### src/sv/abqr_pkg.sv
// shared types and constants for the analog button qualifier with auto repeat
// no dependencies, used by every module of the block
package abqr_pkg;

    localparam int VALUE_FRAC_BITS_DEF = 12;
    localparam int TIME_BITS_DEF       = 32;
    localparam int DELTA_W             = 16;
    localparam int DELAY_W             = 24;
    localparam int RC_W                = 26;
    localparam int CFG_IDX_W           = 3;
    localparam int CFG_DATA_W          = 24;

    // register reset values; thresholds and dead zone bounds given in Q0.12
    localparam int RST_FRAC            = 12;
    localparam int RST_PRESS_THR_Q12   = 2048;
    localparam int RST_DEAD_LOW_Q12    = 819;
    localparam int RST_DEAD_HIGH_Q12   = 3686;
    localparam logic RST_NORMALIZE_ON  = 1'b1;
    localparam logic RST_SQUARE_ON     = 1'b0;
    localparam logic RST_REPEAT_ON     = 1'b0;
    localparam logic [DELAY_W-1:0] RST_FIRST_DELAY  = 24'd400000;
    localparam logic [DELAY_W-1:0] RST_REPEAT_PER   = 24'd80000;

    typedef enum logic [CFG_IDX_W-1:0] {
        CFG_PRESS_THRESHOLD  = 3'd0,
        CFG_DEAD_LOW         = 3'd1,
        CFG_DEAD_HIGH        = 3'd2,
        CFG_NORMALIZE_ON     = 3'd3,
        CFG_SQUARE_CURVE_ON  = 3'd4,
        CFG_REPEAT_ON        = 3'd5,
        CFG_FIRST_DELAY_US   = 3'd6,
        CFG_REPEAT_PERIOD_US = 3'd7
    } t_cfg_idx;

    typedef enum logic [1:0] {
        ST_IDLE,
        ST_DIV,
        ST_SQ,
        ST_FIN
    } t_state;

    typedef struct packed {
        logic load;
        logic div_step;
        logic square;
        logic finish;
    } t_cmd;

    typedef struct packed {
        logic div_last;
        logic out_free;
    } t_status;

endpackage
### src/hw/rtl/sprb_pkg.sv
// shared types, constants and register codes for the sprite resize block
package sprb_pkg;

    // sprite store geometry, depth is a power of two so indexes wrap by masking
    localparam int SPRITE_STORE_BYTES = 4096;
    localparam int STORE_AW           = $clog2(SPRITE_STORE_BYTES);

    // destination frame line pitch in bytes
    localparam int LINE_STRIDE = 320;

    // input operation codes
    localparam logic [1:0] OP_LOAD  = 2'd0;
    localparam logic [1:0] OP_START = 2'd1;
    localparam logic [1:0] OP_STEP  = 2'd2;

    // configuration register indexes
    localparam logic [2:0] REG_X_START   = 3'd0;
    localparam logic [2:0] REG_Y_START   = 3'd1;
    localparam logic [2:0] REG_X_END     = 3'd2;
    localparam logic [2:0] REG_Y_END     = 3'd3;
    localparam logic [2:0] REG_SPR_W     = 3'd4;
    localparam logic [2:0] REG_SPR_H     = 3'd5;
    localparam logic [2:0] REG_KEY       = 3'd6;
    localparam logic [2:0] REG_FB_BASE   = 3'd7;

    // command kinds passed from front to back
    typedef enum logic [1:0] {
        CMD_LOAD  = 2'd0,
        CMD_START = 2'd1,
        CMD_STEP  = 2'd2
    } t_kind;

    // one queued command
    typedef struct packed {
        t_kind       kind;
        logic [11:0] load_index;
        logic [7:0]  load_value;
    } t_cmd;

    // configuration register set
    typedef struct packed {
        logic [9:0]  x_start;
        logic [9:0]  y_start;
        logic [9:0]  x_end;
        logic [9:0]  y_end;
        logic [6:0]  sprite_width;
        logic [6:0]  sprite_height;
        logic [7:0]  transparent_key;
        logic [23:0] frame_base;
    } t_cfg;

endpackage

### src/hw/rtl/sprb_front.sv
// input side: decodes items and queues commands for the back end
module sprb_front
    import sprb_pkg::*;
(
    input  logic        i_clk,
    input  logic        i_rst_n,
    input  logic        i_tvalid,
    output logic        o_tready,
    input  logic [23:0] i_tdata,   // load_index[11:0], load_value[19:12], zero pad
    input  logic [1:0]  i_tuser,   // operation[1:0]
    output logic        o_cmd_valid,
    output t_cmd        o_cmd,
    input  logic        i_cmd_pop
);

    t_cmd       r_q [2];
    logic       r_wr_ptr, n_wr_ptr;
    logic       r_rd_ptr, n_rd_ptr;
    logic [1:0] r_count, n_count;

    t_cmd       in_cmd;
    logic       in_keep;
    logic       accept;
    logic       push;

    // decode the operation, unused codes are dropped
    always_comb begin
        in_keep           = 1'b1;
        in_cmd.kind       = CMD_LOAD;
        in_cmd.load_index = i_tdata[11:0];
        in_cmd.load_value = i_tdata[19:12];
        unique case (i_tuser)
            OP_LOAD:  in_cmd.kind = CMD_LOAD;
            OP_START: in_cmd.kind = CMD_START;
            OP_STEP:  in_cmd.kind = CMD_STEP;
            default:  in_keep = 1'b0;
        endcase
    end

    assign o_tready    = (r_count != 2'd2);
    assign accept      = i_tvalid & o_tready;
    assign push        = accept & in_keep;
    assign o_cmd_valid = (r_count != 2'd0);
    assign o_cmd       = r_q[r_rd_ptr];

    // queue pointers
    always_comb begin
        n_wr_ptr = r_wr_ptr;
        n_rd_ptr = r_rd_ptr;
        n_count  = r_count;
        if (push) begin
            n_wr_ptr = ~r_wr_ptr;
        end
        if (i_cmd_pop) begin
            n_rd_ptr = ~r_rd_ptr;
        end
        if (push && !i_cmd_pop) begin
            n_count = r_count + 2'd1;
        end else if (!push && i_cmd_pop) begin
            n_count = r_count - 2'd1;
        end
    end

    always_ff @(posedge i_clk) begin
        if (!i_rst_n) begin
            r_wr_ptr <= 1'b0;
            r_rd_ptr <= 1'b0;
            r_count  <= 2'd0;
        end else begin
            r_wr_ptr <= n_wr_ptr;
            r_rd_ptr <= n_rd_ptr;
            r_count  <= n_count;
        end
    end

    // queue storage
    always_ff @(posedge i_clk) begin
        if (push) begin
            r_q[r_wr_ptr] <= in_cmd;
        end
    end

endmodule

### config.mk
export PLATFORM = sky130hd
export DESIGN_NAME = sprb_front
export DESIGN_NICKNAME = d
export VERILOG_FILES = /design/src/hw/rtl/sprb_pkg.sv /design/src/hw/rtl/sprb_front.sv
export SDC_FILE = /design/constraint.sdc
export NUM_CORES = 1
export LEC_CHECK = 0
export ABC_AREA = 1
export BUFFER_PORTS_ARGS = -buffer_cell sky130_fd_sc_hd__buf_2
export CORE_UTILIZATION = 40
export CTS_CLUSTER_SIZE = 14
export DETAILED_ROUTE_END_ITERATION = 6
export PLACE_DENSITY_LB_ADDON = 0.12
export SYNTH_ARGS = -nofsm -noshare
export SYNTH_HDL_FRONTEND = slang
export SYNTH_SLANG_ARGS = --single-unit
### constraint.sdc
create_clock -name i_clk -period 3.7 [get_ports i_clk]
set_clock_uncertainty 0.05 [all_clocks]
set_input_delay 0.37 -clock i_clk [delete_from_list [all_inputs] [get_ports i_clk]]
set_output_delay 0.37 -clock i_clk [all_outputs]
set_load 0.02 [all_outputs]
==> results by group <==
Yosys
  – Post-synth cell types: 14
  – Post-Synthesis Net Count: 140
  – Synthesis-stage register bit count: 49
  – Cell type with the highest aggregate area in the netlist: sky130_fd_sc_hd__edfxtp_1
  – Number of cells produced by synthesis: 109
  – Fraction of post-synthesis cell area in the top cell type by area: 71.6%
  – Count of yosys warnings during synthesis: 0
  – Sequential area share after synthesis: 77.0%
  – Post-synthesis area per instance: 16.9 sq um
  – Post-synth design cell area: 1850 sq um
  – Cell types occupying the most area after synthesis: sky130_fd_sc_hd__edfxtp_1 72%, sky130_fd_sc_hd__mux2_2 13%, sky130_fd_sc_hd__dfxtp_1 5.4%, sky130_fd_sc_hd__nand2_1 2.0%, sky130_fd_sc_hd__inv_1 1.8%

Worst setup path
  – Flop2flop setup slack: 1.68 ns
  – Worst reg2reg path depth: 4
  – Critical register-to-register path endpoint: r_q[0][15]
  – Largest fanout on the critical path: 22
  – CP Class: reg -> out
  – Kind of launch point of the worst setup path: flop
  – Required arrival time at the worst endpoint: 3.28 ns
  – CP Data Arrival Time: 1.85 ns
  – Kind of end point of the critical path: output pin
  – Reg-to-Reg Start: r_count[0]

Global routing
  – Wire length of the first global-routing pass: 4910 um
  – Global-route usage over all layers: 13.5%
  – Pin count of the biggest net entering global routing: 23
  – Met2 track demand over resource: 23.0%
  – Initial antenna violation count: 0
  – Via count of the first global-routing pass: 1092
  – Met1 demand-to-capacity share in global routing: 14.6%
  – Met3 usage in global routing: 5.48%
  – Global-route congestion overflow total: 0
  – Layer with the highest usage after global routing: met2

Route
  – Antenna-violating nets left: 0
  – Routed WL: 2990 um
  – DR vias: 1037
  – WL per Instance: 13.8 um
  – Number of iterations in the first detailed-routing pass: 4
  – Iteration-0 DRC Markers: 35
  – DRC violation count after routing: 0
  – Vias per std cell: 4.78

Power and ir drop
  – Leakage power summed over all cells: 0.878 nW
  – Cell area power density: 500 nW/um^2
  – IR Drop Worst-Case VDD: 217 uV

Timing
  – Setup repair after global routing missed its margin: no
  – Period minus WS final: 2.27 ns
  – Number of setup violations in the final report: 0
  – Worst-Margin Slew: 1.16 ns
  – Final number of max-transition violations: 0
  – Final period util: 61.4%
  – Maximum operating frequency: 440 MHz
  – Slew headroom: 22.4%
  – Total Negative Setup Slacks: 0 ns
  – Final number of hold-violating endpoints: 0

CTS
  – Quantity of hold-fixing buffers added after cts: 0
  – Level count of the clock H-tree: 2
  – CTS tree: built
  – Clock-pin transition on the worst setup and hold timing paths: 0.08 ns
  – Number of clock buffers inserted by TritonCTS: 5
  – Clock Sink Count: 49
  – Post-CTS Resized: 0
  – Number of buffers on the longest clock path: 2
  – Number of setup buffers added after CTS: 0
  – CTS root buf: sky130_fd_sc_hd__clkbuf_8
  – Skew-Pair Late Insertion Delay: 0.29 ns

Finish
  – Fraction of layout cells with a size suffix above 1: 49.1%
  – Area of all sequential standard cells: 1420 sq um
  – Most common cell after layout, fill and taps aside: sky130_fd_sc_hd__buf_2
  – Post-synthesis to final-layout area growth: 20.6%
  – Antenna diode instance count: 0
  – Share of the core filled with cells: 50.8%
  – Multi-input gate area in the final layout: 369 sq um
  – Leading cell types in the layout, fill and taps excluded: 49 x sky130_fd_sc_hd__buf_2, 44 x sky130_fd_sc_hd__edfxtp_1, 22 x sky130_fd_sc_hd__mux2_2
  – Fill count: 379
  – Net total in the final layout: 195
  – Final instance count without filler cells: 217

Worst hold path
  – Endpoint of the worst hold-timing path: r_q[0][4]
  – Classification of the worst-slack hold path: in -> reg
  – HP Start: i_tdata[16]
  – Min-Delay Path Depth: 1

Placed design
  – Count of buffers inserted at the top-level ports: 49
  – Number of cells after detailed placement: 209
  – Half-perimeter wire length after detailed placement: 2040 um
  – RePlAce Congestion: 0.685

Floorplan
  – Overall die area: 4890 sq um
  – Core Box Area: 4380 sq um
  – Vert. Die Dim: 69.9 um
  – Chip width: 69.9 um
  – Row cnt: 24
  – Effective utilization at floorplan: 42.1%
  – Number of placed I/O pins: 54

Outcome
  – Result of the run: finished clean

Flow run
  – Max-cap viol count: 0
-- sequential cells by signal, indices dropped and copies added, names as in the netlist, named ones only --
signal	flops
r_count	2
r_q	44
r_rd_ptr	1
r_wr_ptr	1
-- cell families after synthesis --
| logic type | Yosys count | synth area share [%] |
|---|---|---|
| and+or+nand+nor | 23 | 5.09 |
| DFF | 49 | 77.0 |
| buffers and inverters | 12 | 3.25 |
| muxes | 22 | 13.4 |
| adders and majority gates | 1 | 0.678 |
| AOI/OAI and AO/OA | 2 | 0.542 |
-- cells in the mapped netlist (all sizes together) --
cell,number
nor2,9
nand4,1
edfxtp,44
ha,1
o21ai,1
nand2,11
inv,10
mux2,22
nand3,2
a21oi,1
buf,2
dfxtp,5
-- layer usage --
metal / share of wire [%] / vias to the layer above / routed length (um)
met5: 0 / - / 0
met4: 1.8 / 0 / 53
met3: 6.1 / 6 / 183
met2: 49 / 33 / 1470
met1: 43 / 497 / 1290
li1: - / 501 / -
-- worst max path at each step --
stage                     from        end  slack, ns  cells after the start
floorplan           r_count[0]  r_q[1][0]       1.62                      4
global placement    i_tuser[0]  r_q[0][8]       1.60                      4
detailed placement  i_tuser[0]  r_q[0][6]       1.56                      4
CTS                       flop  o_cmd[18]       1.33                      2
global route              flop  o_cmd[11]       1.28                      2
finish                    flop   o_cmd[5]       1.43                      2
-- critical path, cell delays in order (launching register included) --
cell and delay [ns]:
sky130_fd_sc_hd__dfxtp_1 0.98, sky130_fd_sc_hd__mux2_2 0.42, sky130_fd_sc_hd__buf_2 0.16
-- cell type report --
cell class              instances  share of cell area, %
clock buffers                   8                   3.60
inverters                      10                   1.69
flip-flops and latches         49                   63.9
well taps                      52                   2.92
repair buffers                 50                   11.4
multi-input cells              48                   16.6
-- report_power, final --
part | internal (mW) | switching, mW
clock network | 0.134 | 0.154
logic | 0.0634 | 0.0973
registers | 0.646 | 0.0171
total | 0.844 | 0.268
-- through the flow --
stage | area, sq um | hold slack (ns) | total power [mW] | worst slack (ns)
finish | 2230 | 0.213 | 1.11 | 1.43
CTS | 2230 | 0.203 | 1.13 | 1.33
global route | 2230 | 0.193 | 1.17 | 1.28
detailed placement | 2150 | 0.454 | 0.839 | 1.56
global placement | 2150 | 0.427 | 0.830 | 1.60
floorplan | 1850 | 0.413 | 0.779 | 1.62
(Power assumes the default switching activity.)
File: src/hdl/utt_back.sv
// Back end: sends the code units of the head entry through an output register.
module utt_back
    import utt_pkg::*;
(
    input  logic      i_clk,
    input  logic      i_rst_n,
    input  t_entry    i_head,
    input  logic      i_empty,
    output logic      o_pop,
    utt_unit_if.source o_unit
);

    logic        r_valid;
    logic        r_sub, n_sub;
    logic [15:0] r_code;
    logic        r_run_last;
    logic        r_string_last;
    logic        load, take, last;

    assign load  = !r_valid || o_unit.ready;
    assign take  = load && !i_empty;
    assign last  = r_sub || !i_head.two;
    assign o_pop = take && last;
    assign n_sub = take ? !last : r_sub;

    always_ff @(posedge i_clk) begin
        if (!i_rst_n) begin
            r_valid <= 1'b0;
            r_sub   <= 1'b0;
        end else begin
            if (load) begin
                r_valid <= !i_empty;
            end
            r_sub <= n_sub;
        end
    end

    always_ff @(posedge i_clk) begin
        if (take) begin
            r_code        <= r_sub ? i_head.unit1 : i_head.unit0;
            r_run_last    <= last;
            r_string_last <= last && i_head.eos;
        end
    end

    assign o_unit.valid       = r_valid;
    assign o_unit.code_unit   = r_code;
    assign o_unit.run_last    = r_run_last;
    assign o_unit.string_last = r_string_last;

endmodule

========================================

● EXERCISE INSTRUCTIONS: Please give back exactly the lines of this listing beginning at the line with "export PLACE_DENSITY_LB_ADDON = 0.12" and ending with the line with "bit count: 49", both included, and nothing else.

● PROBLEM SOLUTION:
export PLACE_DENSITY_LB_ADDON = 0.12
export SYNTH_ARGS = -nofsm -noshare
export SYNTH_HDL_FRONTEND = slang
export SYNTH_SLANG_ARGS = --single-unit
### constraint.sdc
create_clock -name i_clk -period 3.7 [get_ports i_clk]
set_clock_uncertainty 0.05 [all_clocks]
set_input_delay 0.37 -clock i_clk [delete_from_list [all_inputs] [get_ports i_clk]]
set_output_delay 0.37 -clock i_clk [all_outputs]
set_load 0.02 [all_outputs]
==> results by group <==
Yosys
  – Post-synth cell types: 14
  – Post-Synthesis Net Count: 140
  – Synthesis-stage register bit count: 49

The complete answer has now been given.